### DIRECTIONS
When a line below holds the string "free", show that line.

### LISTED ENTRIES
[Start of section]

**src/rtl/tbp_pkg.sv**
```systemverilog
// Package: shared constants and helpers of the timebase prescaler.
// Assumes: source codes 0..3 are binary rates and any code with bit 2 set is line input.
package tbp_pkg;

    localparam int SRC_W = 3;
    localparam int SEL_W = 3;

    // Binary source selections, as carried on src_sel.
    typedef enum logic [1:0] {
        SRC_BASE = 2'd0,
        SRC_MHZ1 = 2'd1,
        SRC_MHZ2 = 2'd2,
        SRC_MHZ4 = 2'd3
    } bin_src_e;

    // Chain bit that an output-select code drives, clamped to the chain width.
    function automatic int clk_tap_index(input int code, input int width);
        int idx;
        idx = 2 * (code - 1);
        if (idx > width - 1) idx = width - 1;
        if (idx < 0) idx = 0;
        return idx;
    endfunction

    // Largest of three shift amounts.
    function automatic int max3(input int a, input int b, input int c);
        int m;
        m = a;
        if (b > m) m = b;
        if (c > m) m = c;
        return m;
    endfunction

endpackage

```
**src/rtl/front_prescaler.sv**
```systemverilog
// Module: front_prescaler
// Divides the incoming strobe stream by 1, 2^SH1, 2^SH2 or 2^SH3, so that the
// following chain always runs at the base rate.
// Assumes: each shift is at least 1; clr has priority over counting.
module front_prescaler
    import tbp_pkg::*;
#(
    parameter int SH1 = 5,
    parameter int SH2 = 6,
    parameter int SH3 = 7
) (
    input  logic       clk,
    input  logic       rst_n,
    input  logic       clr,
    input  logic       en,
    input  bin_src_e   sel,
    output logic       base_stb
);

    localparam int FW = max3(SH1, SH2, SH3);

    logic [FW-1:0] cnt_q;
    logic [FW-1:0] mask;

    // Pick the low-bit mask that marks the end of one divide period.
    always_comb begin
        unique case (sel)
            SRC_BASE: mask = '0;
            SRC_MHZ1: mask = FW'((1 << SH1) - 1);
            SRC_MHZ2: mask = FW'((1 << SH2) - 1);
            default:  mask = FW'((1 << SH3) - 1);
        endcase
    end

    assign base_stb = en && !clr && ((cnt_q & mask) == mask);

    // Count accepted strobes; wrapping at 2^FW is a multiple of every ratio.
    always_ff @(posedge clk) begin
        if (!rst_n || clr) begin
            cnt_q <= '0;
        end else if (en) begin
            cnt_q <= cnt_q + 1'b1;
        end
    end

endmodule

```
**src/rtl/binary_chain.sv**
```systemverilog
// Module: binary_chain
// Ripple-free binary divider of W stages clocked by base-rate strobes. It
// exports the running count and one registered pulse per stage boundary.
// Assumes: stb is already gated by clear; clr zeroes both count and pulses.
module binary_chain #(
    parameter int W = 15
) (
    input  logic         clk,
    input  logic         rst_n,
    input  logic         clr,
    input  logic         stb,
    output logic [W-1:0] count,
    output logic [W-1:0] taps
);

    logic [W-1:0] count_q;
    logic [W-1:0] tap_q;

    // Advance the chain once per base-rate strobe.
    always_ff @(posedge clk) begin
        if (!rst_n || clr) begin
            count_q <= '0;
        end else if (stb) begin
            count_q <= count_q + 1'b1;
        end
    end

    // One pulse register per stage: fires when all lower bits roll over.
    for (genvar i = 0; i < W; i++) begin : g_tap
        always_ff @(posedge clk) begin
            if (!rst_n || clr) begin
                tap_q[i] <= 1'b0;
            end else begin
                tap_q[i] <= stb && (&count_q[i:0]);
            end
        end
    end

    assign count = count_q;
    assign taps  = tap_q;

endmodule

```
**src/rtl/line_divider.sv**
```systemverilog
// Module: line_divider
// Modulo counter for mains-frequency input: one registered pulse every
// MOD_A or MOD_B strobes, chosen by sel_b.
// Assumes: both moduli are at least 2; clr restarts the count at zero.
module line_divider #(
    parameter int MOD_A = 50,
    parameter int MOD_B = 60
) (
    input  logic clk,
    input  logic rst_n,
    input  logic clr,
    input  logic en,
    input  logic sel_b,
    output logic tick
);

    localparam int MOD_MAX = (MOD_A > MOD_B) ? MOD_A : MOD_B;
    localparam int CW      = $clog2(MOD_MAX);

    logic [CW-1:0] cnt_q;
    logic [CW-1:0] last;
    logic          tick_q;
    logic          wrap;

    assign last = sel_b ? CW'(MOD_B - 1) : CW'(MOD_A - 1);
    assign wrap = en && (cnt_q == last);

    // Count line cycles and restart at the selected modulus.
    always_ff @(posedge clk) begin
        if (!rst_n || clr) begin
            cnt_q <= '0;
        end else if (wrap) begin
            cnt_q <= '0;
        end else if (en) begin
            cnt_q <= cnt_q + 1'b1;
        end
    end

    // Register the once-per-second pulse.
    always_ff @(posedge clk) begin
        if (!rst_n || clr) begin
            tick_q <= 1'b0;
        end else begin
            tick_q <= wrap;
        end
    end

    assign tick = tick_q;

endmodule

```
**src/rtl/clkout_mux.sv**
```systemverilog
// Module: clkout_mux
// Registered selector for the buffered clock output: code 0 drives low and
// codes 1..7 drive one chain bit each.
// Assumes: the chain count is a registered value; the output lags it by one edge.
module clkout_mux
    import tbp_pkg::*;
#(
    parameter int W = 15
) (
    input  logic             clk,
    input  logic             rst_n,
    input  logic [SEL_W-1:0] sel,
    input  logic [W-1:0]     count,
    output logic             clk_out
);

    localparam int NCODE = 1 << SEL_W;

    logic [NCODE-1:0] cand;
    logic             out_q;

    // Build the candidate bit for every select code.
    assign cand[0] = 1'b0;
    for (genvar c = 1; c < NCODE; c++) begin : g_cand
        localparam int IDX = clk_tap_index(c, W);
        assign cand[c] = count[IDX];
    end

    // Register the selected candidate to give a glitch-free output.
    always_ff @(posedge clk) begin
        if (!rst_n) begin
            out_q <= 1'b0;
        end else begin
            out_q <= cand[sel];
        end
    end

    assign clk_out = out_q;

endmodule

```
**src/rtl/timebase_prescaler.sv**
```systemverilog
// Module: timebase_prescaler (top)
// Converts input-clock strobes of a selectable source frequency into a 1 Hz
// tick, per-stage sub-second pulses and a buffered divided clock output.
// Assumes: in_en is a single-cycle strobe already in the clk domain; any
// change of source or line rate restarts all dividers on that edge.
module timebase_prescaler
    import tbp_pkg::*;
#(
    parameter int BASE_BITS = 15,
    parameter int FRONT_SH1 = 5,
    parameter int FRONT_SH2 = 6,
    parameter int FRONT_SH3 = 7,
    parameter int LINE_A    = 50,
    parameter int LINE_B    = 60
) (
    input  logic                 clk,
    input  logic                 rst_n,
    input  logic                 in_en,
    input  logic [SRC_W-1:0]     src_sel,
    input  logic                 line_60,
    input  logic [SEL_W-1:0]     out_sel,
    output logic                 tick_1hz,
    output logic [BASE_BITS-1:0] taps,
    output logic                 clk_out
);

    logic [SRC_W-1:0]     src_q;
    logic                 l60_q;
    logic                 clr;
    logic                 line_mode;
    logic                 base_stb;
    logic                 line_tick;
    logic [BASE_BITS-1:0] chain_cnt;
    logic [BASE_BITS-1:0] chain_taps;
    bin_src_e             bin_sel;

    assign clr       = (src_sel != src_q) || (line_60 != l60_q);
    assign line_mode = src_q[SRC_W-1];
    assign bin_sel   = bin_src_e'(src_q[1:0]);

    // Hold the selection seen at the last edge to detect a change.
    always_ff @(posedge clk) begin
        if (!rst_n) begin
            src_q <= '0;
            l60_q <= 1'b0;
        end else begin
            src_q <= src_sel;
            l60_q <= line_60;
        end
    end

    front_prescaler #(
        .SH1 (FRONT_SH1),
        .SH2 (FRONT_SH2),
        .SH3 (FRONT_SH3)
    ) u_front (
        .clk      (clk),
        .rst_n    (rst_n),
        .clr      (clr),
        .en       (in_en && !line_mode),
        .sel      (bin_sel),
        .base_stb (base_stb)
    );

    binary_chain #(
        .W (BASE_BITS)
    ) u_chain (
        .clk   (clk),
        .rst_n (rst_n),
        .clr   (clr),
        .stb   (base_stb),
        .count (chain_cnt),
        .taps  (chain_taps)
    );

    line_divider #(
        .MOD_A (LINE_A),
        .MOD_B (LINE_B)
    ) u_line (
        .clk   (clk),
        .rst_n (rst_n),
        .clr   (clr),
        .en    (in_en && line_mode),
        .sel_b (l60_q),
        .tick  (line_tick)
    );

    clkout_mux #(
        .W (BASE_BITS)
    ) u_clkout (
        .clk     (clk),
        .rst_n   (rst_n),
        .sel     (out_sel),
        .count   (chain_cnt),
        .clk_out (clk_out)
    );

    // Only one of the two sources can pulse in a given mode.
    assign tick_1hz = line_tick | chain_taps[BASE_BITS-1];
    assign taps     = chain_taps;

endmodule

```
**config.mk**
```make
export PLATFORM = sky130hd
export DESIGN_NAME = timebase_prescaler
export DESIGN_NICKNAME = d
export VERILOG_FILES = /design/src/rtl/tbp_pkg.sv /design/src/rtl/front_prescaler.sv /design/src/rtl/binary_chain.sv /design/src/rtl/line_divider.sv /design/src/rtl/clkout_mux.sv /design/src/rtl/timebase_prescaler.sv
export SDC_FILE = /design/constraint.sdc
export NUM_CORES = 1
export LEC_CHECK = 0
export BUFFER_PORTS_ARGS = -buffer_cell sky130_fd_sc_hd__buf_2
export CELL_PAD_IN_SITES_DETAIL_PLACEMENT = 1
export CELL_PAD_IN_SITES_GLOBAL_PLACEMENT = 1
export CORE_MARGIN = 3
export CORE_UTILIZATION = 43
export DETAILED_ROUTE_END_ITERATION = 10
export PLACE_DENSITY = 0.8
export RECOVER_POWER = 100
export SYNTH_ARGS = -nofsm -noshare
export SYNTH_HDL_FRONTEND = slang
export SYNTH_SLANG_ARGS = --single-unit
```
**constraint.sdc**
```tcl
create_clock -name clk -period 2.6 [get_ports clk]
set_clock_uncertainty 0.05 [all_clocks]
set_input_delay 0 -clock clk [delete_from_list [all_inputs] [get_ports clk]]
set_output_delay 0 -clock clk [all_outputs]
set_load 0.01 [all_outputs]
```
After elaboration in Yosys (flattened, before gate mapping)
Cells that the tools add are included.
{"block": "op_classes", "shift": 0, "n_bitwise": 2, "order_cmp": 1, "n_eq_ne": 6, "n_reduce_logical": 41, "n_addsub": 3, "mux": 4, "multipliers": 0, "n_div": 0}
{"cell": "$pmux 7 s3", "n": 1}
{"cell": "$logic_and 1x1->1", "n": 20}
{"cell": "$add 15x1->15 const B", "n": 1}
{"cell": "$reduce_and 15->1", "n": 1}
{"cell": "$reduce_and 14->1", "n": 1}
{"cell": "$reduce_and 13->1", "n": 1}
{"cell": "$reduce_and 12->1", "n": 1}
{"cell": "$reduce_and 11->1", "n": 1}
{"cell": "$reduce_and 10->1", "n": 1}
{"cell": "$reduce_and 9->1", "n": 1}
{"cell": "$reduce_and 8->1", "n": 1}
{"cell": "$add 7x1->7 const B", "n": 1}
{"cell": "$and 7x7->7", "n": 1}
{"cell": "$eq 7x7->1", "n": 1}
{"cell": "$reduce_and 7->1", "n": 1}
{"cell": "$add 6x1->6 const B", "n": 1}
{"cell": "$eq 6x6->1", "n": 1}
{"cell": "$reduce_and 6->1", "n": 1}
{"cell": "$reduce_and 5->1", "n": 1}
{"cell": "$lt 3x4->1 const B", "n": 1}
{"cell": "$mux 4", "n": 1}
{"cell": "$reduce_and 4->1", "n": 1}
{"cell": "$bmux 1 s3", "n": 1}
{"cell": "$logic_not 1->1", "n": 3}
{"cell": "11 further kinds", "n": 12}
{"block": "word_totals", "regBits": 49, "word_cells": 79, "out_inout_bits": 17, "memories": 0, "mem_bits_rw": 0, "latch_bits": 0, "in_bits": 10, "mem_bits_ro": 0}

Longest topological paths before layout
Gate-level depths: netlist (run 1).
{"block": "logic_depth", "word_depth": 6, "depth_mapped": 7, "mapped_depth_nobuf": 6}

By module
A second synthesis (run 1) with hierarchy kept.
{"block": "hier_totals", "cells_unflattened": 206, "hier_area_um2": 2037.0}
{"module": "binary_chain", "area_each_um2": 1114.8, "n_inst": 1, "seq_area_each_um2": 600.6, "cells_each": 112}
{"module": "front_prescaler", "area_each_um2": 345.3, "n_inst": 1, "seq_area_each_um2": 140.1, "cells_each": 38}
{"module": "line_divider", "area_each_um2": 327.8, "n_inst": 1, "seq_area_each_um2": 140.1, "cells_each": 32}
{"module": "timebase_prescaler", "area_each_um2": 168.9, "n_inst": 1, "seq_area_each_um2": 80.1, "cells_each": 16}
{"module": "clkout_mux", "area_each_um2": 80.1, "n_inst": 1, "seq_area_each_um2": 20.0, "cells_each": 8}

Least setup slack after synthesis (run 1)
OpenSTA, ideal clock, no wires.
{"block": "synth_path", "kind": "register to register", "from": "register u_front.cnt_q[0]", "to": "register u_chain.count_q[11] (netlist: u_chain.count[11])", "path_slack_ps": 783, "synth_period_minus_slack_ps": 1817, "n_path_buf": 0, "setup_ps": 70, "t_arrival_ps": 1697, "t_required_ps": 2480, "stages_incl_launch_ff": 6, "path_cell_list": "dfxtp_1 and3_4 a31oi_4 or3_4 or4_1 a21oi_1"}
{"block": "synth_via", "elab_chain_cells": 3}
{"item": "start: declaration", "line_no": "front_prescaler.sv:22", "rtl": "logic [FW-1:0] cnt_q;"}
{"item": "start signal: assignment", "line_no": "front_prescaler.sv:42", "rtl": "cnt_q <= cnt_q + 1'b1;"}
{"item": "$and 7x7->7", "line_no": "front_prescaler.sv:35", "rtl": "assign base_stb = en && !clr && ((cnt_q & mask) == mask);"}
{"item": "$eq 7x7->1", "line_no": "front_prescaler.sv:35"}
{"item": "$logic_and 1x1->1", "line_no": "front_prescaler.sv:35"}
{"item": "end signal: assignment", "line_no": "binary_chain.sv:24", "rtl": "count_q <= count_q + 1'b1;"}
{"item": "end: declaration", "line_no": "binary_chain.sv:16", "rtl": "logic [W-1:0] count_q;"}
No other way between the ends.
A chain may end at the register's enable or synchronous reset.

Worst setup path after layout (run 1)
{"block": "layout_path", "from": "register src_q[2]", "to": "register u_chain.count_q[11] (netlist: u_chain.count[11])"}
{"block": "layout_via", "elab_chain_cells": 5, "word_cells_on_any_way": 8, "classes_between": "eq/ne: 1; reduce/logical: 7"}
{"item": "start: declaration", "line_no": "timebase_prescaler.sv:27", "rtl": "logic [SRC_W-1:0] src_q;"}
{"item": "start signal: assignment", "line_no": "timebase_prescaler.sv:47", "rtl": "src_q <= src_sel;"}
{"item": "$ne 3x3->1", "line_no": "timebase_prescaler.sv:37", "rtl": "assign clr = (src_sel != src_q) || (line_60 != l60_q);"}
{"item": "$logic_or 1x1->1", "line_no": "timebase_prescaler.sv:37"}
{"item": "$logic_not 1->1", "line_no": "front_prescaler.sv:35"}
{"item": "$logic_and 1x1->1 (2 in a row)", "line_no": "front_prescaler.sv:35"}
Parallel ways exist; a longest one is shown, timed or not.

==> flow_summary.json, run 1 <==
{
  "outcome": "finished clean",
  "powerDensity_mw_per_mm2": 579,
  "p_seq_frac": 0.541,
  "wl_met3_um": 161,
  "clkTransAtPathRegs_ps": 90,
  "synth_warnings": 0,
  "grt_use_total": 0.197,
  "cts_resized": 0,
  "drt-total-wl_mm": 5.18,
  "drive_above_1_share": 0.0962,
  "synth_compound_area_frac": 0.0711,
  "reg2reg_slack_ps": 480,
  "design.die.area_mm2": 0.00566,
  "crit_path_end": "u_chain.count[11]$_SDFFE_PP0P_",
  "antenna_found_initial": 0,
  "synthAdderAreaFrac": 0.0365,
  "synthMuxAreaShare": 0.0164,
  "grt_max_degree": 15,
  "gr-total-overflow": 0,
  "synthFlopType": "dfxtp_1",
  "synth_edf_count": 0,
  "synthArstFlopShare": 0,
  "r2r_start": "src_q[2]$_SDFF_PN0_",
  "clkLatencyLatePin_ps": 310,
  "vias": 1717,
  "swShare": 0.218,
  "antennaDiodeCount": 0,
  "dp.cells": 294,
  "cp_data_arrival_time_ps": 2310,
  "synth_simple_gate_area_frac": 0.292,
  "grt_pass1_wl_mm": 8.34,
  "synthMostInstantiatedCell": "dfxtp_1",
  "highest-signal-layer": "met4",
  "ys_types": 40,
  "layout.nets": 275,
  "drcViolationCount": 0,
  "chipWidth_um": 75.2,
  "startpoint": "src_q[2]$_SDFF_PN0_",
  "leakagePower_nw": 0.892,
  "synth_top_family_by_area": "simple AND/OR/NAND/NOR gates",
  "r2r_cells": 5,
  "finalCritPeriodShare": 0.814,
  "grt_pass1_vias": 1694,
  "vias_per_cell": 5.50,
  "required_ps": 2790,
  "synth_seq_cells": 49,
  "start_kind": "flop",
  "synth_commonest_cells": "dfxtp_1, nor2_1, nand2_1",
  "cp-end-kind": "flop",
  "synth-xor-area-share": 0.0851,
  "die_h_um": 75.2,
  "cts_buffer_depth": 2,
  "layout_min_cycle_time_ps": 2120,
  "mappedNetlistNets": 236,
  "m1WireLength_mm": 2.44,
  "ios": 27,
  "netlist_area_mm2": 0.00206,
  "dr.pass1.iters": 4,
  "reg2reg_to": "u_chain.count[11]$_SDFFE_PP0P_",
  "clkPwrFrac": 0.410,
  "hold_viol": 0,
  "rsz0062_at_grt": "no",
  "wire_per_inst_um": 16.6,
  "yosys-top-cells-area": "dfxtp_1, and3_1, xor2_1",
  "cts_tree": "done",
  "synthCells": 220,
  "internal_power_mw": 1.10,
  "yosysSeqAreaShare": 0.476,
  "place.detailed.hpwl_mm": 3.38,
  "drt_iter0_markers": 90,
  "syn_avg_cell_area_um2": 9.36,
  "crit_type": "flop to flop",
  "setup_violations": 0,
  "ir_drop_uv": 281,
  "max_freq_mhz": 472,
  "min_path_type": "primary input to flop",
  "ctsHtreeMaxLevel": 2,
  "rows": 24,
  "layoutNonFillerInstCount": 312,
  "cts.sink_count": 49,
  "portBuffers": 26,
  "switching_power_mw": 0.306,
  "syn2layout_area_growth_pct": 17.6,
  "relSlewSlack": 0.597,
  "yosysTopAreaCellShare": 0.476,
  "core-area_mm2": 0.00447,
  "gp_congestion": 0.793,
  "slew_violations": 0,
  "p_comb_frac": 0.049,
  "drtAntennaViolNets": 0,
  "final.setup.tns_ps": 0,
  "tightest_slew_ps": 600,
  "cts-root-buf": "clkbuf_8",
  "max_cap_viol_count": 0,
  "cp_max_fo": 7,
  "initial_utilization": 0.460,
  "numCtsBuffers": 5,
  "wl_met2_mm": 2.49,
  "synth_top_area_cell": "dfxtp_1"
}
==> power by group through the flow <==
stage / Combinational, mW / Sequential [mW] / Clock (mW)
floorplan: 0.0365 / 0.774 / 0
finish: 0.0694 / 0.759 / 0.575
detailed placement: 0.0542 / 0.775 / 0
global placement: 0.0534 / 0.775 / 0
CTS: 0.0666 / 0.758 / 0.575
global route: 0.0758 / 0.759 / 0.618
==> sequential cells by signal, summed over array words and instances (netlist names) <==
signal            count
u_chain.count        15
u_clkout.clk_out      1
l60_q                 1
src_q                 3
u_line.tick           1
u_chain.taps         15
u_line.cnt_q          6
u_front.cnt_q         7
==> metal layers <==
metal  global-route usage  up-vias
met4               0.0699        0
li1                     -      841
met1                0.254      837
met3               0.0427        9
met2                0.325       30
met5                    0        -
==> area by class of cell <==
type / count / area, µm²
Fill cell: 522 / 2050
Multi-Input combinational cell: 163 / 1030
Sequential cell: 49 / 981
Timing Repair Buffer: 39 / 223
Clock buffer: 7 / 86.3
Tap cell: 52 / 65.1
Clock inverter: 1 / 30.0
Inverter: 1 / 3.75
==> kinds of logic after synthesis <==
kind of cell,count (synthesis)
AOI/OAI and AO/OA,23
adders and majority gates,6
and+or+nand+nor,112
xor gates and xnor gates,20
muxes,2
DFF,49
buffers and inverters,8
==> through the flow <==
step           setup slack, ps  hold slack [ps]  utilization  area, µm²  power [mW]
2_1_floorplan              783             71.7            -       2060       0.811
3_3_place_gp               593              178        0.499       2230       0.829
3_5_place_dp               574              187        0.499       2230       0.830
4_1_cts                    549             38.7        0.548       2450        1.40
5_1_grt                    338             54.9        0.541       2420        1.45
6_report                   483             45.3        0.541       2420        1.40
==> cells in the final DEF, fill, tap and decap left out, types with 3 or more instances in the layout <==
cell type,count
xnor2_1,9
nor2_1,25
nor4_1,5
and2_0,5
and2_1,3
nand4_1,3
a21oi_1,13
dfxtp_1,49
nand2_1,23
ha_1,6
clkbuf_1,21
and3_1,16
clkbuf_8,6
o21ai_0,4
nor3_1,4
buf_2,8
nand3_1,10
xor2_1,11
dlygate4sd3_1,10
==> worst max-delay path, cell delays in order, from the launching register on <==
cell	delay [ps]
dfxtp_1	490
xor2_1	130
nor4_2	450
nand2_1	260
or4_1	520
a21oi_1	150
==> worst min-delay path by stage <==
stage          startpoint                           to  depth (start not counted)
2_1_floorplan     line_60             l60_q$_SDFF_PN0_                          1
3_3_place_gp      line_60             l60_q$_SDFF_PN0_                          2
3_5_place_dp   src_sel[0]          src_q[0]$_SDFF_PN0_                          2
4_1_cts        out_sel[1]  u_clkout.clk_out$_SDFF_PN0_                          4
5_1_grt        out_sel[1]  u_clkout.clk_out$_SDFF_PN0_                          3
6_report       out_sel[1]  u_clkout.clk_out$_SDFF_PN0_                          4
==> what timing repair did <==
item	in CTS	in global routing
hold buffers	10	0
hold endpoints to repair	6	0
setup buffers	0	0
No activity file was read; power rests on OpenSTA's default activity.
==> run 2, diff against run 1 <==
==> constraint.sdc (replaced) <==
create_clock -name clk -period 2.1 [get_ports clk]
set_clock_uncertainty 0.05 [all_clocks]
set_input_delay 0 -clock clk [delete_from_list [all_inputs] [get_ports clk]]
set_output_delay 0 -clock clk [all_outputs]
set_load 0.01 [all_outputs]
==> run 2 against run 1 <==
First-iteration DRC count down 19%; clock-buffer cell count unchanged; largest power group unchanged; critical path type unchanged; utilization up 0.73 points; wire length up 2.8%; sequential power up 24%.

[End of section]

### ANSWER SPACE
// Ripple-free binary divider of W stages clocked by base-rate strobes. It
    // Register the selected candidate to give a glitch-free output.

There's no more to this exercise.